Below first two table is cat1 and cat2 table
basically, I hope to left join cat1 with cat2, where cat1 date is between start/end date of cat2.
Last table is the outcome, how should I achieve this efficiently? Note that I have 100k records in real table.
Btw, If we have Date of cat1 falling in two StartDate & EndDate (two rows of cat2), then it will ended up having two rows in the output table.

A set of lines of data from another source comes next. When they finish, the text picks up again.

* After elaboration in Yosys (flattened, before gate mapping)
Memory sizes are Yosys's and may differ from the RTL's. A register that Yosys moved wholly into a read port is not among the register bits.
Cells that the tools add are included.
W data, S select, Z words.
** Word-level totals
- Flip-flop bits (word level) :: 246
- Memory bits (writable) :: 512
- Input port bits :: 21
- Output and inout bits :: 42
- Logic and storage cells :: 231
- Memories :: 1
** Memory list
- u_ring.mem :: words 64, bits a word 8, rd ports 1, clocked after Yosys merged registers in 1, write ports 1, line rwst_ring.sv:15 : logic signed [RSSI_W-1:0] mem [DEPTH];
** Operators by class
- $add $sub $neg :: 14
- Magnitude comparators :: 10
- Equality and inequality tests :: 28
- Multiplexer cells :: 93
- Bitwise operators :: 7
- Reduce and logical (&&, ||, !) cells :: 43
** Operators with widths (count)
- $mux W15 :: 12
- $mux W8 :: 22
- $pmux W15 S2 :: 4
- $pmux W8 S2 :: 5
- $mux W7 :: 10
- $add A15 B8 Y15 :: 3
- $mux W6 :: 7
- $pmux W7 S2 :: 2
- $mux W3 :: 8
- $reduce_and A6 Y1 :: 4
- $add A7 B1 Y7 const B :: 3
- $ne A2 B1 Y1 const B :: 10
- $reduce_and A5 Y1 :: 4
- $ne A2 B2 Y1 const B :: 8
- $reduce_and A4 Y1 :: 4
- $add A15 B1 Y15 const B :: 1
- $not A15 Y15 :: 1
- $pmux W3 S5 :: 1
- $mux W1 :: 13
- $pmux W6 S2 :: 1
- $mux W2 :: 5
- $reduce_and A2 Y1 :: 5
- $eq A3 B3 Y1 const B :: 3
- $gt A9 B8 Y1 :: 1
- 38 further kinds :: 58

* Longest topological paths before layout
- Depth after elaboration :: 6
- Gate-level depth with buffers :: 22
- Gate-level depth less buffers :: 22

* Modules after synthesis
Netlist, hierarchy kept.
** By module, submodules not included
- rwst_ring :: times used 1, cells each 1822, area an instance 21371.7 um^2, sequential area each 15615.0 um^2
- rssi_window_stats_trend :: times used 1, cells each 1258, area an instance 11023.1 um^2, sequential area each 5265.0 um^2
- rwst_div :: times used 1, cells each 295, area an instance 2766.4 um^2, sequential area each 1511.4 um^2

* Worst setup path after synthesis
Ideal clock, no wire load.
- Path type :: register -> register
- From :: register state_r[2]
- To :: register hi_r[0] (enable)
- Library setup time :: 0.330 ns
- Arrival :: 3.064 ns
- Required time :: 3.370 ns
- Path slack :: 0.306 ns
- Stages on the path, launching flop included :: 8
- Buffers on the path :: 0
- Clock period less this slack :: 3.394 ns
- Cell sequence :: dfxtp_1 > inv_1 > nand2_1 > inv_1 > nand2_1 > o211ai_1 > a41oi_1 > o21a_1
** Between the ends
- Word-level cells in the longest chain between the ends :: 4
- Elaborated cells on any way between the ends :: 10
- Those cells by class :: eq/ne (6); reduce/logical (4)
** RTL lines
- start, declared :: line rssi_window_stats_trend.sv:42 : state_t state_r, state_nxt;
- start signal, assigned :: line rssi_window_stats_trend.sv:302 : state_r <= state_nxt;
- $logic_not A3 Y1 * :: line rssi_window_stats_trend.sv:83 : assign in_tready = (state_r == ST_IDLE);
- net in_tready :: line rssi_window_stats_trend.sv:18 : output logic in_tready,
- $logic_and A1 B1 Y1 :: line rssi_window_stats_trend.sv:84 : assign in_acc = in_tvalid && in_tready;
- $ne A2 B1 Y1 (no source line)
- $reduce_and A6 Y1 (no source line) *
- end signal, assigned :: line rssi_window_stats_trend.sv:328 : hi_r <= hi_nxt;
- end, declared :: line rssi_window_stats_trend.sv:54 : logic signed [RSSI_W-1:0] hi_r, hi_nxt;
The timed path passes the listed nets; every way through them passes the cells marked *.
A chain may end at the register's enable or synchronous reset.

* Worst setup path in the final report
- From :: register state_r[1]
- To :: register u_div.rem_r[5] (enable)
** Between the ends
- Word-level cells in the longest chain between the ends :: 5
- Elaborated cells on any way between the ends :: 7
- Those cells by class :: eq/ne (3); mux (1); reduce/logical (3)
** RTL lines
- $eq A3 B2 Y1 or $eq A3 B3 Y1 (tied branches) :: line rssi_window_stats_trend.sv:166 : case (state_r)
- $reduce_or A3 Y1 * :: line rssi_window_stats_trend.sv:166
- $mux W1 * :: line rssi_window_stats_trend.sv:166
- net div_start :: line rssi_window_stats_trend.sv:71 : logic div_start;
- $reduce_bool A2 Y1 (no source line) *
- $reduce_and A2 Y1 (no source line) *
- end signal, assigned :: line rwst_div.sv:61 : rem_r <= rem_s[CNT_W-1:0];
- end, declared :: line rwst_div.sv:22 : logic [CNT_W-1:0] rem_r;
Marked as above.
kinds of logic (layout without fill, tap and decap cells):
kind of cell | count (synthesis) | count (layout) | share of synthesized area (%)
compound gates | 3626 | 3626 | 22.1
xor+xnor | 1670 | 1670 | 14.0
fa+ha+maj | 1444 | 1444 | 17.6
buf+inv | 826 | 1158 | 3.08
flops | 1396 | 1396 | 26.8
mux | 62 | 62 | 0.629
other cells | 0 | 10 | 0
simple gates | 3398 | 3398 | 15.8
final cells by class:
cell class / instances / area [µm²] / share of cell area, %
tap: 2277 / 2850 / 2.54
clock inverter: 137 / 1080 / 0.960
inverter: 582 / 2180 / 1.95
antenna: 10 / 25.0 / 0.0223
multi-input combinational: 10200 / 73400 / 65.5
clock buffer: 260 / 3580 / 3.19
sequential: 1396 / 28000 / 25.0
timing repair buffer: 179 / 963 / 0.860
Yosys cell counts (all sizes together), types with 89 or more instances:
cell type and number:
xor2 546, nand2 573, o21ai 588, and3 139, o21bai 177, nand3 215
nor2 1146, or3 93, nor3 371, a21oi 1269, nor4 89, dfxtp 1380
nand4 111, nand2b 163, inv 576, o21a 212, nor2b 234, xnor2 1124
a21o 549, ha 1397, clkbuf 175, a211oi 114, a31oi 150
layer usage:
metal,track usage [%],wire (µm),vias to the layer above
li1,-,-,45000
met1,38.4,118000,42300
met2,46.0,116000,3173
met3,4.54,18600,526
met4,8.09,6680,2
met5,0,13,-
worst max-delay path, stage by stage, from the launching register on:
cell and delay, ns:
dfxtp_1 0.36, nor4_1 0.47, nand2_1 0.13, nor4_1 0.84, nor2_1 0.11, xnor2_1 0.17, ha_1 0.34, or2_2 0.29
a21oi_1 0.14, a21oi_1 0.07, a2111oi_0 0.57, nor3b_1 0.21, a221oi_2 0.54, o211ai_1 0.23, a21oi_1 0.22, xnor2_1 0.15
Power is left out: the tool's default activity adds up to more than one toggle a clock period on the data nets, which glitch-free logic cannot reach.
File: src/hw/rtl/div64_pkg.sv
// Shared definitions for the 64-bit signed/unsigned divider.
// Holds the operand width, counter width and the controller-to-datapath command type.
// No dependencies.
package div64_pkg;

  localparam int DATA_WIDTH = 64;
  localparam int PORT_WIDTH = 64;
  localparam int CNT_WIDTH  = $clog2(DATA_WIDTH);

  typedef logic [DATA_WIDTH-1:0] data_t;
  typedef logic [CNT_WIDTH-1:0]  cnt_t;

  typedef struct packed {
    logic load;
    logic step;
    logic fix;
  } div_cmd_t;

endpackage

File: src/hw/rtl/div64_dp.sv
// Datapath of the divider: operand magnitudes, shift-subtract iteration,
// sign fix-up and the result register. Depends on div64_pkg.
module div64_dp
  import div64_pkg::*;
(
  input  logic                  clk_i,
  input  div_cmd_t              cmd_i,
  input  logic                  req_type_i,
  input  logic [PORT_WIDTH-1:0] dividend_i,
  input  logic [PORT_WIDTH-1:0] divisor_i,
  output logic [PORT_WIDTH-1:0] quotient_o,
  output logic [PORT_WIDTH-1:0] remainder_o,
  output logic                  div_by_zero_o
);

  data_t n_in;
  data_t d_in;
  logic  n_neg;
  logic  d_neg;

  data_t quo_q, quo_d;
  data_t rem_q, rem_d;
  data_t div_q, div_d;
  logic  neg_quo_q, neg_quo_d;
  logic  neg_rem_q, neg_rem_d;
  logic  dz_q, dz_d;

  logic [DATA_WIDTH:0] rem_shift;
  logic [DATA_WIDTH:0] diff;

  logic [PORT_WIDTH-1:0] quo_out_q, quo_out_d;
  logic [PORT_WIDTH-1:0] rem_out_q, rem_out_d;
  logic                  dz_out_q, dz_out_d;

  data_t quo_fix;
  data_t rem_fix;

  assign n_in  = dividend_i[DATA_WIDTH-1:0];
  assign d_in  = divisor_i[DATA_WIDTH-1:0];
  assign n_neg = req_type_i & n_in[DATA_WIDTH-1];
  assign d_neg = req_type_i & d_in[DATA_WIDTH-1];

  assign rem_shift = {rem_q, quo_q[DATA_WIDTH-1]};
  assign diff      = rem_shift - {1'b0, div_q};

  assign quo_fix = neg_quo_q ? (data_t'(0) - quo_q) : quo_q;
  assign rem_fix = neg_rem_q ? (data_t'(0) - rem_q) : rem_q;

  always_comb begin
    quo_d     = quo_q;
    rem_d     = rem_q;
    div_d     = div_q;
    neg_quo_d = neg_quo_q;
    neg_rem_d = neg_rem_q;
    dz_d      = dz_q;
    quo_out_d = quo_out_q;
    rem_out_d = rem_out_q;
    dz_out_d  = dz_out_q;
    if (cmd_i.load) begin
      quo_d     = n_neg ? (data_t'(0) - n_in) : n_in;
      div_d     = d_neg ? (data_t'(0) - d_in) : d_in;
      rem_d     = '0;
      neg_quo_d = n_neg ^ d_neg;
      neg_rem_d = n_neg;
      dz_d      = (d_in == '0);
    end
    if (cmd_i.step) begin
      if (!diff[DATA_WIDTH]) begin
        rem_d = diff[DATA_WIDTH-1:0];
        quo_d = {quo_q[DATA_WIDTH-2:0], 1'b1};
      end else begin
        rem_d = rem_shift[DATA_WIDTH-1:0];
        quo_d = {quo_q[DATA_WIDTH-2:0], 1'b0};
      end
    end
    if (cmd_i.fix) begin
      quo_out_d = dz_q ? '0 : PORT_WIDTH'(quo_fix);
      rem_out_d = dz_q ? '0 : PORT_WIDTH'(rem_fix);
      dz_out_d  = dz_q;
    end
  end

  always_ff @(posedge clk_i) begin
    quo_q     <= quo_d;
    rem_q     <= rem_d;
    div_q     <= div_d;
    neg_quo_q <= neg_quo_d;
    neg_rem_q <= neg_rem_d;
    dz_q      <= dz_d;
    quo_out_q <= quo_out_d;
    rem_out_q <= rem_out_d;
    dz_out_q  <= dz_out_d;
  end

  assign quotient_o    = quo_out_q;
  assign remainder_o   = rem_out_q;
  assign div_by_zero_o = dz_out_q;

endmodule

File: src/hw/rtl/div64_ctrl.sv
// Controller of the divider: sequences load, iteration and fix-up, and owns
// both handshakes and the iteration counter. Depends on div64_pkg.
module div64_ctrl
  import div64_pkg::*;
(
  input  logic     clk_i,
  input  logic     rst_ni,
  input  logic     in_valid_i,
  output logic     in_stall_o,
  output logic     out_valid_o,
  input  logic     out_stall_i,
  output div_cmd_t cmd_o
);

  localparam logic [1:0] StIdle = 2'd0;
  localparam logic [1:0] StRun  = 2'd1;
  localparam logic [1:0] StFix  = 2'd2;

  logic [1:0] state_q, state_d;
  cnt_t       cnt_q, cnt_d;
  logic       out_valid_q, out_valid_d;
  logic       out_free;

  assign in_stall_o = (state_q != StIdle);
  assign out_free   = !out_valid_q || !out_stall_i;

  always_comb begin
    state_d     = state_q;
    cnt_d       = cnt_q;
    out_valid_d = out_valid_q && out_stall_i;
    cmd_o       = '0;
    unique case (state_q)
      StIdle: begin
        if (in_valid_i) begin
          cmd_o.load = 1'b1;
          cnt_d      = cnt_t'(DATA_WIDTH - 1);
          state_d    = StRun;
        end
      end
      StRun: begin
        cmd_o.step = 1'b1;
        cnt_d      = cnt_q - cnt_t'(1);
        if (cnt_q == '0) begin
          state_d = StFix;
        end
      end
      StFix: begin
        if (out_free) begin
          cmd_o.fix   = 1'b1;
          out_valid_d = 1'b1;
          state_d     = StIdle;
        end
      end
      default: begin
        state_d = StIdle;
      end
    endcase
  end

  always_ff @(posedge clk_i or negedge rst_ni) begin
    if (!rst_ni) begin
      state_q     <= StIdle;
      cnt_q       <= '0;
      out_valid_q <= 1'b0;
    end else begin
      state_q     <= state_d;
      cnt_q       <= cnt_d;
      out_valid_q <= out_valid_d;
    end
  end

  assign out_valid_o = out_valid_q;

endmodule
**src/rtl/core/sbus_pkg.sv**
```systemverilog
// Shared constants, codes and types for the SBUS frame decoder.
// No dependencies; imported by sbus_frame_decoder and sbus_unpacker.
package sbus_pkg;

  localparam int FRAME_BYTES      = 25;
  localparam int STORE_DEPTH      = FRAME_BYTES - 1;   // bytes after the header
  localparam int STORE_AW         = $clog2(STORE_DEPTH);
  localparam int FLAG_POS         = FRAME_BYTES - 3;
  localparam int END_POS          = FRAME_BYTES - 2;
  localparam int NUM_CHANNELS_DEF = 16;
  localparam int CH_BITS          = 11;
  localparam int IDX_BITS         = 4;
  localparam int BITPOS_W         = 8;                 // up to 11 * 16

  localparam logic [7:0]         HEADER_BYTE    = 8'h0F;
  localparam logic [7:0]         END_BYTE       = 8'h00;
  localparam logic [CH_BITS-1:0] DISABLED_VALUE = 11'd1023;
  localparam int                 FLAG_LOST_BIT  = 2;
  localparam int                 FLAG_FS_BIT    = 3;

  typedef enum logic [1:0] {
    LINK_OK       = 2'd0,
    LINK_LOST     = 2'd1,
    LINK_FAILSAFE = 2'd2
  } link_t;

  // request from the frame sequencer to the unpacker
  typedef struct packed {
    logic                start;
    logic [BITPOS_W-1:0] bit_pos;
  } unp_req_t;

  // answer from the unpacker
  typedef struct packed {
    logic               done;
    logic [CH_BITS-1:0] value;
  } unp_rsp_t;

endpackage

```
**src/rtl/core/sbus_frame_decoder.sv**
```systemverilog
// SBUS frame decoder top level: byte intake, frame store and result sequencer.
// Depends on sbus_pkg, sbus_ram and sbus_unpacker.
//
// Received bytes are taken one per cycle while the block hunts for the 0x0F
// header and while it collects the 24 bytes that follow; header hunting,
// the flag byte and the end-byte check cost nothing extra. Once a frame with
// a 0x00 end byte is complete the block stops taking bytes and emits
// NUM_CHANNELS channel beats in ascending order. Each channel needs three
// reads through the single read port of the frame RAM plus one shift; no
// byte is taken until the last channel beat has been accepted, so output
// stalls hold off intake too. A frame with a bad end byte is dropped silently
// and hunting resumes on the next byte. When all_channels is 0, channel
// indices 8 and up carry 1023. The store needs no clearing after reset.
module sbus_frame_decoder
  import sbus_pkg::*;
#(
  parameter int NUM_CHANNELS = NUM_CHANNELS_DEF
) (
  input  logic                clk,
  input  logic                rst,
  input  logic [7:0]          rx_byte,
  input  logic                in_valid,
  output logic                in_ready,
  output logic [IDX_BITS-1:0] channel_index,
  output logic [CH_BITS-1:0]  channel_value,
  output logic [1:0]          link_status,
  output logic                last_of_frame,
  output logic                out_valid,
  input  logic                out_ready,
  input  logic                cfg_we,
  input  logic                cfg_wdata
);

  typedef enum logic [2:0] {
    ST_RECV  = 3'b001,
    ST_FETCH = 3'b010,
    ST_OUT   = 3'b100
  } state_t;

  localparam logic [IDX_BITS-1:0] LAST_CH = IDX_BITS'(NUM_CHANNELS - 1);

  state_t              state, state_next;
  logic                all_channels;
  logic                collecting;
  logic [STORE_AW-1:0] byte_count;
  link_t               status;
  logic [IDX_BITS-1:0] ch;
  logic [BITPOS_W-1:0] bit_pos;
  logic                in_beat, out_beat, good_end, next_ch;
  logic                store_we;
  logic [STORE_AW-1:0] raddr;
  logic [7:0]          rdata;
  unp_req_t            req;
  unp_rsp_t            rsp;

  assign in_ready  = (state == ST_RECV);
  assign out_valid = (state == ST_OUT);
  assign in_beat   = in_valid && in_ready;
  assign out_beat  = out_valid && out_ready;
  assign store_we  = in_beat && collecting;
  assign good_end  = store_we && (byte_count == STORE_AW'(END_POS)) && (rx_byte == END_BYTE);
  assign next_ch   = out_beat && (ch != LAST_CH);

  assign req.start   = good_end || next_ch;
  assign req.bit_pos = good_end ? '0 : bit_pos + BITPOS_W'(CH_BITS);

  assign channel_index = ch;
  assign link_status   = status;
  assign last_of_frame = (ch == LAST_CH);

  always_comb begin
    state_next = state;
    case (state)
      ST_RECV:  if (good_end) state_next = ST_FETCH;
      ST_FETCH: if (rsp.done) state_next = ST_OUT;
      ST_OUT: begin
        if (out_beat) state_next = last_of_frame ? ST_RECV : ST_FETCH;
      end
      default:  state_next = ST_RECV;
    endcase
  end

  always_ff @(posedge clk) begin
    if (rst) begin
      state        <= ST_RECV;
      all_channels <= 1'b1;
      collecting   <= 1'b0;
      byte_count   <= '0;
      ch           <= '0;
      bit_pos      <= '0;
    end else begin
      state <= state_next;
      if (cfg_we) begin
        all_channels <= cfg_wdata;
      end
      if (in_beat) begin
        if (!collecting) begin
          if (rx_byte == HEADER_BYTE) begin
            collecting <= 1'b1;
            byte_count <= '0;
          end
        end else if (byte_count == STORE_AW'(END_POS)) begin
          collecting <= 1'b0;
          byte_count <= '0;
        end else begin
          byte_count <= byte_count + 1'b1;
        end
      end
      if (req.start) begin
        bit_pos <= req.bit_pos;
        ch      <= good_end ? '0 : ch + 1'b1;
      end
    end
  end

  // flag byte decoded as it passes; failsafe takes priority over lost
  always_ff @(posedge clk) begin
    if (store_we && byte_count == STORE_AW'(FLAG_POS)) begin
      if (rx_byte[FLAG_FS_BIT]) begin
        status <= LINK_FAILSAFE;
      end else if (rx_byte[FLAG_LOST_BIT]) begin
        status <= LINK_LOST;
      end else begin
        status <= LINK_OK;
      end
    end
    if (state == ST_FETCH && rsp.done) begin
      channel_value <= (ch >= IDX_BITS'(8) && !all_channels) ? DISABLED_VALUE : rsp.value;
    end
  end

  sbus_ram #(
    .WIDTH (8),
    .DEPTH (STORE_DEPTH)
  ) u_store (
    .clk   (clk),
    .we    (store_we),
    .waddr (byte_count),
    .wdata (rx_byte),
    .raddr (raddr),
    .rdata (rdata)
  );

  sbus_unpacker u_unpack (
    .clk   (clk),
    .rst   (rst),
    .req   (req),
    .raddr (raddr),
    .rdata (rdata),
    .rsp   (rsp)
  );

  a_no_overlap: assert property (@(posedge clk) disable iff (rst)
    out_valid |-> !in_ready)
    else $error("byte intake open while a channel beat is pending");

  a_refetch: assert property (@(posedge clk) disable iff (rst)
    (out_valid && out_ready && !last_of_frame) |=> !out_valid)
    else $error("next channel shown without a fetch");

  a_done_in_fetch: assert property (@(posedge clk) disable iff (rst)
    rsp.done |-> (state == ST_FETCH))
    else $error("unpacker finished outside a fetch");

  a_frame_end: assert property (@(posedge clk) disable iff (rst)
    (out_valid && out_ready && last_of_frame) |=> in_ready)
    else $error("intake not reopened after the last channel");

endmodule

```
**src/rtl/core/sbus_ram.sv**
```systemverilog
// Generic single-write, single-read RAM with registered read data.
// No dependencies.
module sbus_ram #(
  parameter int WIDTH = 8,
  parameter int DEPTH = 24
) (
  input  logic                     clk,
  input  logic                     we,
  input  logic [$clog2(DEPTH)-1:0] waddr,
  input  logic [WIDTH-1:0]         wdata,
  input  logic [$clog2(DEPTH)-1:0] raddr,
  output logic [WIDTH-1:0]         rdata
);

  logic [WIDTH-1:0] mem [DEPTH];

  always_ff @(posedge clk) begin
    if (we) begin
      mem[waddr] <= wdata;
    end
    rdata <= mem[raddr];
  end

endmodule

```
**src/rtl/core/sbus_unpacker.sv**
```systemverilog
// Channel unpacker: reads three frame bytes through the RAM read port and
// extracts one 11-bit LSB-first field with a shared barrel shift. Uses sbus_pkg.
module sbus_unpacker
  import sbus_pkg::*;
(
  input  logic                clk,
  input  logic                rst,
  input  unp_req_t            req,
  output logic [STORE_AW-1:0] raddr,
  input  logic [7:0]          rdata,
  output unp_rsp_t            rsp
);

  typedef enum logic [1:0] {
    U_IDLE  = 2'b01,
    U_FETCH = 2'b10
  } ustate_t;

  ustate_t             state, state_next;
  logic [1:0]          step;
  logic [STORE_AW-1:0] at;
  logic [2:0]          sh;
  logic [15:0]         win;
  logic [23:0]         word;

  assign raddr = at + STORE_AW'(step);
  assign word  = {rdata, win};

  always_comb begin
    state_next = state;
    case (state)
      U_IDLE:  if (req.start) state_next = U_FETCH;
      U_FETCH: if (step == 2'd3) state_next = U_IDLE;
      default: state_next = U_IDLE;
    endcase
  end

  always_ff @(posedge clk) begin
    if (rst) begin
      state    <= U_IDLE;
      step     <= '0;
      rsp.done <= 1'b0;
    end else begin
      state    <= state_next;
      rsp.done <= (state == U_FETCH) && (step == 2'd3);
      if (state == U_IDLE) begin
        step <= '0;
      end else begin
        step <= step + 2'd1;
      end
    end
  end

  always_ff @(posedge clk) begin
    if (state == U_IDLE && req.start) begin
      at <= req.bit_pos[BITPOS_W-1:3];
      sh <= req.bit_pos[2:0];
    end
    // read data is registered, so it arrives in the cycle after its address
    if (state == U_FETCH) begin
      case (step)
        2'd1:    win[7:0]  <= rdata;
        2'd2:    win[15:8] <= rdata;
        2'd3:    rsp.value <= CH_BITS'(word >> sh);
        default: ;
      endcase
    end
  end

endmodule
```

Please find the code below for cat1 and cat2
import pandas as pd
from datetime import date
cat1=pd.DataFrame({
"CatID":[1, 2, 3],
"Date":[date(2019,10,1), date(2019,11,1), date(2019,12,1)]
})
cat2=pd.DataFrame({
"Interesting":[1, 2, 3,4],
"StartDate":[date(2019,10,1), date(2019,11,1),date(2019,11,1), date(2018,10,6)],
"EndDate":[date(2019,10,30), date(2019,11,30),date(2019,11,30), date(2018,10,6)]
})
I have tried the solution here How to merge two dataframe with column in overlapping datetime range
# df2[["start"]] is a column vector of size m and df1.timestamp.values is row
## vector of size n then broad cast will result matrix of shape m,n which is
## result of comparing each pair of m and n
compare = (cat2[["StartDate"]].values<=cat1.Date.values) & (cat2[["EndDate"]].values>=cat1.Date.values)
## get cell numbers which is in range 0 to matrix size which meets the condition
ind = np.arange(len(cat1)*len(cat2))[compare.ravel()]
## calculate row and column index from cell number
pd.concat([cat2.iloc[ind//len(cat1)].reset_index(drop=True), cat1.iloc[ind%len(cat1)].reset_index(drop=True)], axis=1, sort=False)
Which I got
it is not what I want, as it lacks of the last row (as what I need is left join).